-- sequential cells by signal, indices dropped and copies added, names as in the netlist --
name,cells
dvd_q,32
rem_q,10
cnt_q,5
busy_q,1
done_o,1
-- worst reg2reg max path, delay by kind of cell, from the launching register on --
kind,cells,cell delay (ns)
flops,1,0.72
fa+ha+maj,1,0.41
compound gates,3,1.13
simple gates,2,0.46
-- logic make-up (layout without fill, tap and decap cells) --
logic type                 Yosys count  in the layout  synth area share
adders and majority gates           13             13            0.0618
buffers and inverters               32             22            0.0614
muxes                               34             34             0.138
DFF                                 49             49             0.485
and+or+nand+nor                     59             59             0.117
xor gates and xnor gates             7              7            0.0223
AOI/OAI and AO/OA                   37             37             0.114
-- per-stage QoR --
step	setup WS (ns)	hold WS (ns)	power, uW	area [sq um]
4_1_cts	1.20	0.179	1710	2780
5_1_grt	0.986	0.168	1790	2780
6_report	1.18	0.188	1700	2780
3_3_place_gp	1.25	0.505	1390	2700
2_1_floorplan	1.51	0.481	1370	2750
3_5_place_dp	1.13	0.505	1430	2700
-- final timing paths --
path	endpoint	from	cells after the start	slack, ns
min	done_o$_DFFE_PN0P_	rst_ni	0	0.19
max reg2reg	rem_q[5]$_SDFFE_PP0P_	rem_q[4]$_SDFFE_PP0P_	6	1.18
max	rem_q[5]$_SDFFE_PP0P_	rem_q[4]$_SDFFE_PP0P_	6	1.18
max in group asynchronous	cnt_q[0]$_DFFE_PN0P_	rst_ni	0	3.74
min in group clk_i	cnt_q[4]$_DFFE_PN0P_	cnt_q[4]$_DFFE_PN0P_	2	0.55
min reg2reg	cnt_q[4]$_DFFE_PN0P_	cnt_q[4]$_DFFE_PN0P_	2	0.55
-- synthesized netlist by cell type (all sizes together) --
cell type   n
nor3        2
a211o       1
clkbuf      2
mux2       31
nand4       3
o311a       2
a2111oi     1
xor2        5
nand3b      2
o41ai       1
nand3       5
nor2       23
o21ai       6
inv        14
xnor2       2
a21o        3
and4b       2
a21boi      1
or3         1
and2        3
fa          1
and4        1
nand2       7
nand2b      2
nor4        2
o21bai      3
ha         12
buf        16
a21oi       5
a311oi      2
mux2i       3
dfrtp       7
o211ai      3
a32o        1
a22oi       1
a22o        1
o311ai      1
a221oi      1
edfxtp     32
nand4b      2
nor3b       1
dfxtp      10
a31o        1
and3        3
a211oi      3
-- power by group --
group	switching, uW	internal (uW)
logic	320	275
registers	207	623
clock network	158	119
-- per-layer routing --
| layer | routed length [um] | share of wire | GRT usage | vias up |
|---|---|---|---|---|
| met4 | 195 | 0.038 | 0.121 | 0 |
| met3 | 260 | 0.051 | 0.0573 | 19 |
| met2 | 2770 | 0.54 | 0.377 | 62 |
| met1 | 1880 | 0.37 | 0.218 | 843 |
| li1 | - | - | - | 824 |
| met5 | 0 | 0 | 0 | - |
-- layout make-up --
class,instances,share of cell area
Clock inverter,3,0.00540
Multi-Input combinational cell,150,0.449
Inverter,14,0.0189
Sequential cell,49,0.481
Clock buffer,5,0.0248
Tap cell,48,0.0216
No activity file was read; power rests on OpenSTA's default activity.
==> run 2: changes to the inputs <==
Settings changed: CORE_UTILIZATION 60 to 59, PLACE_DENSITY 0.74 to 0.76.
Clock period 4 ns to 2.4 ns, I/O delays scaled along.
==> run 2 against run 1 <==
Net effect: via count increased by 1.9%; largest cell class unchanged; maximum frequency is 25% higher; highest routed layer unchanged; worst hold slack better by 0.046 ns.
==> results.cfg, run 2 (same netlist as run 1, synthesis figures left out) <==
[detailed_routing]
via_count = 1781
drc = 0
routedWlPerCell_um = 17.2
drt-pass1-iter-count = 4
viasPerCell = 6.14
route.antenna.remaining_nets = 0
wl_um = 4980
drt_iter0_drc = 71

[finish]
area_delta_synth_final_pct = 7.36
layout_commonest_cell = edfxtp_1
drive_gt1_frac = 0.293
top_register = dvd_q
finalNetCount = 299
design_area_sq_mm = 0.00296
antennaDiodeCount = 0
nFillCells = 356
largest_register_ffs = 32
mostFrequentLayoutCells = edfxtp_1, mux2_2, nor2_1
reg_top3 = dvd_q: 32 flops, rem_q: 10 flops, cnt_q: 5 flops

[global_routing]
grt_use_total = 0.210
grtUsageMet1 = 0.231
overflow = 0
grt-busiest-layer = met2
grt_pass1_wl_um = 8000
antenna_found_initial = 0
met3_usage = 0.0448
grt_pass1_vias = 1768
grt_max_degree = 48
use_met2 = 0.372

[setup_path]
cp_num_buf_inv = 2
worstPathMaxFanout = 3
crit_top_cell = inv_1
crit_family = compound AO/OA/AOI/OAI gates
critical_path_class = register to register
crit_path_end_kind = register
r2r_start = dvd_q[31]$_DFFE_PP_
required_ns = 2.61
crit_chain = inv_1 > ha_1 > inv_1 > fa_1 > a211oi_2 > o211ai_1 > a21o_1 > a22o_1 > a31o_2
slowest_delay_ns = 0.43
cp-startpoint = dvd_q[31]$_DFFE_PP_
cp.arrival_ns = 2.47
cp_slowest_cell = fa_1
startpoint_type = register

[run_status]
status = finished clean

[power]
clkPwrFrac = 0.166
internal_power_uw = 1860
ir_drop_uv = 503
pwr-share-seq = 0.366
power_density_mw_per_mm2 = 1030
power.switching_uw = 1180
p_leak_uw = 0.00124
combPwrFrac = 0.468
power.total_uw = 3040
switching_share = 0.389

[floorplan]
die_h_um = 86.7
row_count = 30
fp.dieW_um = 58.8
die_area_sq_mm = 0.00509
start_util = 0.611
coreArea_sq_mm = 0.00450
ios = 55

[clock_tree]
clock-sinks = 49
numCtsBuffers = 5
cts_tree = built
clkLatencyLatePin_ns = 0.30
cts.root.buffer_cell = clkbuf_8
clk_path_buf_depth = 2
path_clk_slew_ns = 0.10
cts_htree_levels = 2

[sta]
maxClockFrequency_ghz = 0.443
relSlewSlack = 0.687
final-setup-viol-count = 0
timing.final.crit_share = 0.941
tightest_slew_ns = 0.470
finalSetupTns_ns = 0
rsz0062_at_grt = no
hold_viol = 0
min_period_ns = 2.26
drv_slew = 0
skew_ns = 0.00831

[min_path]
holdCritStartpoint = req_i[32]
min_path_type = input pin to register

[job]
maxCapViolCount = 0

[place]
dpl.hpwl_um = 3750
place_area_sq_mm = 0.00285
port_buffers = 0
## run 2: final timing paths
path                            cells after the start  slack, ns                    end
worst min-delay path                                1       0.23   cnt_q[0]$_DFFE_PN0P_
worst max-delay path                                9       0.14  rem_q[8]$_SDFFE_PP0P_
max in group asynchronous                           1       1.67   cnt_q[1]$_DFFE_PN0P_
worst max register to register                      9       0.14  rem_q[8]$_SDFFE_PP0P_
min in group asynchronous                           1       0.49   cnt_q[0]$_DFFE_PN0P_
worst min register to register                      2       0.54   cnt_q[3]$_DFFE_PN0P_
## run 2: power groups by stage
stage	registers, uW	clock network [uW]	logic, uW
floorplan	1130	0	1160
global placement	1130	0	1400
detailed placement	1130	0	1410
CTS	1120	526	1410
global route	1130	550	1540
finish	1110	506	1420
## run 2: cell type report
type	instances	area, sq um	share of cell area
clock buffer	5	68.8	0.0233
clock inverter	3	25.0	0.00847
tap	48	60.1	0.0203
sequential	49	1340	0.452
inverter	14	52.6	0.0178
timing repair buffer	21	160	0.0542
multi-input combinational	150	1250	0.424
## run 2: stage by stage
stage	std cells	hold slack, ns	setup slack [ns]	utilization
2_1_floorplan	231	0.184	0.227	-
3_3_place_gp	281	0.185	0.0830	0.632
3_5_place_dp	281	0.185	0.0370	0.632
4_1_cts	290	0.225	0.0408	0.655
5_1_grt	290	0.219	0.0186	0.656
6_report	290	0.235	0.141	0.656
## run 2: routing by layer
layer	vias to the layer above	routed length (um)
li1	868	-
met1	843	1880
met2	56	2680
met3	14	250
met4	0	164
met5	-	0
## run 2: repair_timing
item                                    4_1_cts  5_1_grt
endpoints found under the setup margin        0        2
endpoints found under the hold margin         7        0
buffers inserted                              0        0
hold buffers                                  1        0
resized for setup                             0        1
==> src/snp_cwd_item_if.sv <==
// ----------------------------------------------------------------------------
// snp_cwd_item_if
// Input item channel: one mutation position and the end-of-sequence mark.
// ----------------------------------------------------------------------------
interface snp_cwd_item_if;
	import snp_cwd_pkg::*;

	logic valid;
	logic ready;
	pos_t position;
	logic last_item;

	modport source (output valid, output position, output last_item, input ready);
	modport sink   (input valid, input position, input last_item, output ready);
endinterface

==> src/snp_cwd_rec_if.sv <==
// ----------------------------------------------------------------------------
// snp_cwd_rec_if
// Result item channel: closed cluster records and final totals records.
// ----------------------------------------------------------------------------
interface snp_cwd_rec_if;
	import snp_cwd_pkg::*;

	logic valid;
	logic ready;
	logic record_kind;
	pos_t cluster_start;
	pos_t cluster_end;
	cnt_t snp_count;
	cnt_t total_clusters;
	cnt_t total_snps;
	logic last_of_run;

	modport source (
		output valid, output record_kind, output cluster_start, output cluster_end,
		output snp_count, output total_clusters, output total_snps,
		output last_of_run, input ready
	);
	modport sink (
		input valid, input record_kind, input cluster_start, input cluster_end,
		input snp_count, input total_clusters, input total_snps,
		input last_of_run, output ready
	);
endinterface

==> src/snp_cwd_cfg_if.sv <==
// ----------------------------------------------------------------------------
// snp_cwd_cfg_if
// Configuration write channel: register index and write data.
// ----------------------------------------------------------------------------
interface snp_cwd_cfg_if;
	import snp_cwd_pkg::*;

	logic     valid;
	logic     ready;
	cfg_idx_t index;
	cfg_t     data;

	modport source (output valid, output index, output data, input ready);
	modport sink   (input valid, input index, input data, output ready);
endinterface
<file path="src/rtl/core/kdlp_pkg.sv">
// ----------------------------------------------------------------------------
// kdlp_pkg: key debounce / long-press shared definitions
// Phase and event codes, reset thresholds and the scan state record.
// ----------------------------------------------------------------------------
package kdlp_pkg;

   localparam int unsigned TIME_W   = 32;
   localparam int unsigned THRESH_W = 16;
   localparam int unsigned EVENT_W  = 3;
   localparam int unsigned PHASE_W  = 2;

   // scan phases
   localparam logic [PHASE_W-1:0] PH_IDLE     = 2'd0;
   localparam logic [PHASE_W-1:0] PH_DEBOUNCE = 2'd1;
   localparam logic [PHASE_W-1:0] PH_PRESSED  = 2'd2;
   localparam logic [PHASE_W-1:0] PH_LONG     = 2'd3;

   // event codes
   localparam logic [EVENT_W-1:0] EV_NONE         = 3'd0;
   localparam logic [EVENT_W-1:0] EV_PRESS        = 3'd1;
   localparam logic [EVENT_W-1:0] EV_LONG_PRESS   = 3'd2;
   localparam logic [EVENT_W-1:0] EV_RELEASE      = 3'd3;
   localparam logic [EVENT_W-1:0] EV_LONG_RELEASE = 3'd4;

   // register indexes
   localparam logic [1:0] REG_DEBOUNCE   = 2'd0;
   localparam logic [1:0] REG_LONG_PRESS = 2'd1;

   localparam logic [THRESH_W-1:0] DEBOUNCE_RESET   = 16'd20;
   localparam logic [THRESH_W-1:0] LONG_PRESS_RESET = 16'd2000;

   typedef struct packed {
      logic [PHASE_W-1:0] phase;
      logic               ref_level;
      logic [TIME_W-1:0]  start;
   } kdlp_state_type;

endpackage

</file>
<file path="src/rtl/core/kdlp_step.sv">
// ----------------------------------------------------------------------------
// kdlp_step: one scan step of the key machine
// Next phase, reference level, time stamp and event from one key sample.
// ----------------------------------------------------------------------------
module kdlp_step (
   input  kdlp_pkg::kdlp_state_type         cur,
   input  logic                             level,
   input  logic [kdlp_pkg::TIME_W-1:0]      now,
   input  logic [kdlp_pkg::THRESH_W-1:0]    debounce_time,
   input  logic [kdlp_pkg::THRESH_W-1:0]    long_press_time,
   output kdlp_pkg::kdlp_state_type         nxt,
   output logic [kdlp_pkg::EVENT_W-1:0]     event_res
);
   import kdlp_pkg::*;

   logic [TIME_W-1:0] elapsed;
   logic              differs;
   logic              debounce_over;
   logic              long_over;

   // modular difference, wraps with the tick counter
   assign elapsed       = now - cur.start;
   assign differs       = level != cur.ref_level;
   assign debounce_over = elapsed > {{(TIME_W-THRESH_W){1'b0}}, debounce_time};
   assign long_over     = elapsed > {{(TIME_W-THRESH_W){1'b0}}, long_press_time};

   always_comb begin
      nxt       = cur;
      event_res = EV_NONE;
      unique case (cur.phase)
         PH_IDLE: begin
            if (differs) begin
               nxt.phase = PH_DEBOUNCE;
               nxt.start = now;
            end
         end
         PH_DEBOUNCE: begin
            if (!differs) begin
               nxt.phase = PH_IDLE;
            end else if (debounce_over) begin
               nxt.phase = PH_PRESSED;
               nxt.start = now;
               event_res = EV_PRESS;
            end
         end
         PH_PRESSED: begin
            if (!differs) begin
               nxt.phase = PH_IDLE;
               event_res = EV_RELEASE;
            end else if (long_over) begin
               nxt.phase     = PH_LONG;
               nxt.ref_level = level;
               event_res     = EV_LONG_PRESS;
            end
         end
         default: begin
            if (differs) begin
               nxt.phase     = PH_IDLE;
               nxt.ref_level = level;
               event_res     = EV_LONG_RELEASE;
            end
         end
      endcase
   end

endmodule

</file>
<file path="src/rtl/core/key_debounce_long_press.sv">
// ----------------------------------------------------------------------------
// key_debounce_long_press: key debounce and long-press detector
// Takes one key scan per request and returns one event per request.
// ----------------------------------------------------------------------------
//  channel | direction | payload                          | handshake
//  req     | in        | key_level, now                   | tvalid/tready
//  rsp     | out       | event_res                        | tvalid/tready
//  csr     | in        | debounce_time, long_press_time   | write enable
//
//  One request per cycle; the event appears in the output register on the
//  cycle after acceptance. Throughput is set by the single scan-state
//  register, updated at each accepted request.
//  A request is taken while the output register is empty or being drained.
//  Synchronous reset: idle phase, reference 0, thresholds 20 and 2000.
// ----------------------------------------------------------------------------
module key_debounce_long_press (
   input  logic        clock,
   input  logic        reset,
   // request: [0] key_level, [32:1] now, [39:33] zero
   input  logic [39:0] req_tdata,
   input  logic        req_tvalid,
   output logic        req_tready,
   // response: [2:0] event_res, [7:3] zero
   output logic [7:0]  rsp_tdata,
   output logic        rsp_tvalid,
   input  logic        rsp_tready,
   // configuration writes
   input  logic        csr_we,
   input  logic [1:0]  csr_index,
   input  logic [15:0] csr_wdata
);
   import kdlp_pkg::*;

   kdlp_state_type        state_ff;
   kdlp_state_type        state_in;
   logic [THRESH_W-1:0]   debounce_ff;
   logic [THRESH_W-1:0]   long_press_ff;
   logic [EVENT_W-1:0]    event_ff;
   logic [EVENT_W-1:0]    event_in;
   logic                  rsp_valid_ff;
   logic                  req_accept;

   // the output register frees up in the same cycle it is drained
   assign req_tready = !rsp_valid_ff || rsp_tready;
   assign req_accept = req_tvalid && req_tready;

   kdlp_step u_step (
      .cur             (state_ff),
      .level           (req_tdata[0]),
      .now             (req_tdata[32:1]),
      .debounce_time   (debounce_ff),
      .long_press_time (long_press_ff),
      .nxt             (state_in),
      .event_res       (event_in)
   );

   // thresholds; indexes past the list are dropped
   always_ff @(posedge clock) begin
      if (reset) begin
         debounce_ff   <= DEBOUNCE_RESET;
         long_press_ff <= LONG_PRESS_RESET;
      end else if (csr_we) begin
         if (csr_index == REG_DEBOUNCE) begin
            debounce_ff <= csr_wdata;
         end else if (csr_index == REG_LONG_PRESS) begin
            long_press_ff <= csr_wdata;
         end
      end
   end

   // scan state moves only on an accepted request
   always_ff @(posedge clock) begin
      if (reset) begin
         state_ff.phase     <= PH_IDLE;
         state_ff.ref_level <= 1'b0;
         state_ff.start     <= '0;
      end else if (req_accept) begin
         state_ff <= state_in;
      end
   end

   always_ff @(posedge clock) begin
      if (reset) begin
         rsp_valid_ff <= 1'b0;
      end else if (req_accept) begin
         rsp_valid_ff <= 1'b1;
      end else if (rsp_tready) begin
         rsp_valid_ff <= 1'b0;
      end
   end

   // event payload, no reset needed
   always_ff @(posedge clock) begin
      if (req_accept) begin
         event_ff <= event_in;
      end
   end

   assign rsp_tvalid = rsp_valid_ff;
   assign rsp_tdata  = {{(8-EVENT_W){1'b0}}, event_ff};

   // every accepted request leaves an event waiting
   a_rsp_after_req: assert property (@(posedge clock) disable iff (reset)
      req_accept |=> rsp_tvalid)
      else $error("no response after accepted request");

   // a long press always lands in the long-pressed phase
   a_long_phase: assert property (@(posedge clock) disable iff (reset)
      (req_accept && event_in == EV_LONG_PRESS) |=> (state_ff.phase == PH_LONG))
      else $error("long press without long-pressed phase");

   // the reference level only moves with a long press or long release
   a_ref_change: assert property (@(posedge clock) disable iff (reset)
      (!$past(reset) && state_ff.ref_level != $past(state_ff.ref_level)) |->
      ($past(req_accept) && ($past(event_in) == EV_LONG_PRESS ||
                             $past(event_in) == EV_LONG_RELEASE)))
      else $error("reference level changed without long event");

   // a release event leaves the machine idle with the reference kept
   a_release_idle: assert property (@(posedge clock) disable iff (reset)
      (req_accept && event_in == EV_RELEASE) |=>
      (state_ff.phase == PH_IDLE && $stable(state_ff.ref_level)))
      else $error("release did not return to idle");

endmodule

</file>
## src/hdl/lcs_pkg.sv

```systemverilog
// Package with the shared types and codes of the longest common substring block.
`default_nettype none

package lcs_pkg;

    localparam int OP_W  = 2;
    localparam int CH_W  = 8;
    localparam int RUN_W = 7;

    localparam logic [OP_W-1:0] OP_APPEND = 2'd0;
    localparam logic [OP_W-1:0] OP_SECOND = 2'd1;
    localparam logic [OP_W-1:0] OP_END    = 2'd2;

    // Run lengths and the best length saturate at the top of the result field.
    localparam logic [RUN_W-1:0] LEN_CAP = 7'd127;

    typedef struct packed {
        logic append;
        logic start;
        logic finish;
        logic load_out;
    } lcs_cmd_t;

    typedef struct packed {
        logic sweep_done;
        logic row_empty;
        logic out_free;
    } lcs_status_t;

endpackage

`default_nettype wire

```

## src/hdl/lcs_ctrl.sv

```systemverilog
// Controller state machine that sequences appends, sweeps and result hand-off.
`default_nettype none

module lcs_ctrl
    import lcs_pkg::*;
(
    input  wire logic              clk,
    input  wire logic              rst_n,
    input  wire logic              in_valid,
    input  wire logic [OP_W-1:0]   in_op,
    output logic                   ready,
    output lcs_cmd_t               cmd,
    input  wire lcs_status_t       status
);

    typedef enum logic [1:0] {
        ST_IDLE,
        ST_SWEEP,
        ST_EMIT
    } state_t;

    state_t state_reg;
    state_t state_next;
    logic   accept;

    assign ready  = (state_reg == ST_IDLE);
    assign accept = in_valid && ready;

    always_comb
    begin
        cmd        = '0;
        state_next = state_reg;
        case (state_reg)
            ST_IDLE:
            begin
                if (accept)
                begin
                    case (in_op)
                        OP_APPEND:
                        begin
                            cmd.append = 1'b1;
                        end
                        OP_SECOND:
                        begin
                            // An empty first string leaves everything unchanged.
                            if (!status.row_empty)
                            begin
                                cmd.start  = 1'b1;
                                state_next = ST_SWEEP;
                            end
                        end
                        OP_END:
                        begin
                            cmd.finish = 1'b1;
                            state_next = ST_EMIT;
                        end
                        default:
                        begin
                            state_next = ST_IDLE;
                        end
                    endcase
                end
            end
            ST_SWEEP:
            begin
                if (status.sweep_done)
                begin
                    state_next = ST_IDLE;
                end
            end
            ST_EMIT:
            begin
                if (status.out_free)
                begin
                    cmd.load_out = 1'b1;
                    state_next   = ST_IDLE;
                end
            end
            default:
            begin
                state_next = ST_IDLE;
            end
        endcase
    end

    always_ff @(posedge clk or negedge rst_n)
    begin
        if (!rst_n)
        begin
            state_reg <= ST_IDLE;
        end
        else
        begin
            state_reg <= state_next;
        end
    end

endmodule

`default_nettype wire

```

## src/hdl/lcs_dp.sv

```systemverilog
// Datapath with the string and run memories, the sweep pipeline and the result register.
`default_nettype none

module lcs_dp
    import lcs_pkg::*;
#(
    parameter int MAX_LEN = 64
)
(
    input  wire logic              clk,
    input  wire logic              rst_n,
    input  wire lcs_cmd_t          cmd,
    output lcs_status_t            status,
    input  wire logic [CH_W-1:0]   ch,
    output logic                   out_valid,
    input  wire logic              out_ready,
    output logic [RUN_W:0]         out_data
);

    localparam int IW = (MAX_LEN > 1) ? $clog2(MAX_LEN) : 1;
    localparam int LW = $clog2(MAX_LEN + 1);

    logic [CH_W-1:0]  fs_mem [MAX_LEN];
    logic [RUN_W-1:0] rr_mem [MAX_LEN];

    logic [LW-1:0]    first_len_reg;
    logic [RUN_W-1:0] best_reg;
    logic             ovf_reg;
    logic             row_clean_reg;
    logic             issue_reg;
    logic [IW-1:0]    rd_idx_reg;
    logic             p_valid_reg;
    logic [IW-1:0]    p_idx_reg;
    logic [CH_W-1:0]  ch_reg;
    logic [RUN_W-1:0] prev_old_reg;
    logic [CH_W-1:0]  fs_q_reg;
    logic [RUN_W-1:0] rr_q_reg;
    logic [RUN_W-1:0] res_len_reg;
    logic             res_ovf_reg;
    logic             out_valid_reg;
    logic [RUN_W:0]   out_data_reg;

    logic             full;
    logic [LW-1:0]    len_m1;
    logic [IW-1:0]    last_idx;
    logic [RUN_W-1:0] old_run;
    logic [RUN_W-1:0] run_inc;
    logic [RUN_W-1:0] run_next;

    assign full     = (first_len_reg == LW'(MAX_LEN));
    assign len_m1   = first_len_reg - LW'(1);
    assign last_idx = len_m1[IW-1:0];

    // Right after a clear the run row reads as zeros until one sweep rewrites it.
    assign old_run  = row_clean_reg ? '0 : rr_q_reg;
    assign run_inc  = (prev_old_reg == LEN_CAP) ? LEN_CAP : prev_old_reg + RUN_W'(1);
    assign run_next = (fs_q_reg == ch_reg) ? run_inc : '0;

    assign status.sweep_done = p_valid_reg && (p_idx_reg == last_idx);
    assign status.row_empty  = (first_len_reg == '0);
    assign status.out_free   = !out_valid_reg || out_ready;

    assign out_valid = out_valid_reg;
    assign out_data  = out_data_reg;

    always_ff @(posedge clk)
    begin
        if (cmd.append && !full)
        begin
            fs_mem[first_len_reg[IW-1:0]] <= ch;
        end
        if (issue_reg)
        begin
            fs_q_reg <= fs_mem[rd_idx_reg];
            rr_q_reg <= rr_mem[rd_idx_reg];
        end
        if (p_valid_reg)
        begin
            rr_mem[p_idx_reg] <= run_next;
        end
    end

    always_ff @(posedge clk or negedge rst_n)
    begin
        if (!rst_n)
        begin
            first_len_reg <= '0;
            best_reg      <= '0;
            ovf_reg       <= 1'b0;
            row_clean_reg <= 1'b1;
            issue_reg     <= 1'b0;
            rd_idx_reg    <= '0;
            p_valid_reg   <= 1'b0;
            p_idx_reg     <= '0;
            ch_reg        <= '0;
            prev_old_reg  <= '0;
            res_len_reg   <= '0;
            res_ovf_reg   <= 1'b0;
            out_valid_reg <= 1'b0;
            out_data_reg  <= '0;
        end
        else
        begin
            if (cmd.append)
            begin
                if (!full)
                begin
                    first_len_reg <= first_len_reg + LW'(1);
                end
                else
                begin
                    ovf_reg <= 1'b1;
                end
                best_reg      <= '0;
                row_clean_reg <= 1'b1;
            end

            if (cmd.start)
            begin
                ch_reg       <= ch;
                rd_idx_reg   <= '0;
                issue_reg    <= 1'b1;
                prev_old_reg <= '0;
            end
            else if (issue_reg)
            begin
                if (rd_idx_reg == last_idx)
                begin
                    issue_reg <= 1'b0;
                end
                else
                begin
                    rd_idx_reg <= rd_idx_reg + IW'(1);
                end
            end

            p_valid_reg <= issue_reg;
            p_idx_reg   <= rd_idx_reg;

            if (p_valid_reg)
            begin
                prev_old_reg <= old_run;
                if (run_next > best_reg)
                begin
                    best_reg <= run_next;
                end
                if (p_idx_reg == last_idx)
                begin
                    row_clean_reg <= 1'b0;
                end
            end

            if (cmd.finish)
            begin
                res_len_reg   <= best_reg;
                res_ovf_reg   <= ovf_reg;
                best_reg      <= '0;
                first_len_reg <= '0;
                ovf_reg       <= 1'b0;
                row_clean_reg <= 1'b1;
            end

            if (cmd.load_out)
            begin
                out_valid_reg <= 1'b1;
                out_data_reg  <= {res_ovf_reg, res_len_reg};
            end
            else if (out_ready)
            begin
                out_valid_reg <= 1'b0;
            end
        end
    end

endmodule

`default_nettype wire

```

## src/hdl/longest_common_substring_length.sv

```systemverilog
// Top level of the longest common substring length block.
//
// Input beats arrive on the s_axis channel: tuser carries the operation and tdata the byte.
// Operation append adds a byte to the first string and forgets any runs so far; a byte
// past MAX_LEN is dropped and raises the overflow flag. Operation second-string sweeps the
// stored first string once, one position per cycle, through a pipelined read of the string
// and run memories, and holds the input off until the sweep is done. Append, and a
// second-string byte against an empty first string, do not stall the input.
// Operation end-of-pair latches the best length and overflow, clears the pair, and then
// waits until the output register is free, loads the result into it and raises m_axis
// tvalid; the input stalls meanwhile. The unused operation code is taken and ignored.
// The result sits in an output register, so new input beats are taken while it waits; only
// after a second end-of-pair beat does the input stall until the earlier result is taken.
// Reset clears the lengths, the flags and the output; no memory clearing pass is needed.
`default_nettype none

module longest_common_substring_length
    import lcs_pkg::*;
#(
    parameter int MAX_LEN = 64
)
(
    input  wire logic              clk,
    input  wire logic              rst_n,
    input  wire logic              s_axis_tvalid,
    output logic                   s_axis_tready,
    input  wire logic [7:0]        s_axis_tdata,   // [7:0] ch
    input  wire logic [1:0]        s_axis_tuser,   // [1:0] op
    output logic                   m_axis_tvalid,
    input  wire logic              m_axis_tready,
    output logic [7:0]             m_axis_tdata    // [6:0] length, [7] overflow
);

    lcs_cmd_t    cmd;
    lcs_status_t status;

    lcs_ctrl u_ctrl (
        .clk      (clk),
        .rst_n    (rst_n),
        .in_valid (s_axis_tvalid),
        .in_op    (s_axis_tuser),
        .ready    (s_axis_tready),
        .cmd      (cmd),
        .status   (status)
    );

    lcs_dp #(
        .MAX_LEN (MAX_LEN)
    ) u_dp (
        .clk       (clk),
        .rst_n     (rst_n),
        .cmd       (cmd),
        .status    (status),
        .ch        (s_axis_tdata),
        .out_valid (m_axis_tvalid),
        .out_ready (m_axis_tready),
        .out_data  (m_axis_tdata)
    );

endmodule

`default_nettype wire

```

## Task directions
Reproduce the listing word for word from its first line up to and including the line with "flops,1,0.72". Give no other lines.

## Response
-- sequential cells by signal, indices dropped and copies added, names as in the netlist --
name,cells
dvd_q,32
rem_q,10
cnt_q,5
busy_q,1
done_o,1
-- worst reg2reg max path, delay by kind of cell, from the launching register on --
kind,cells,cell delay (ns)
flops,1,0.72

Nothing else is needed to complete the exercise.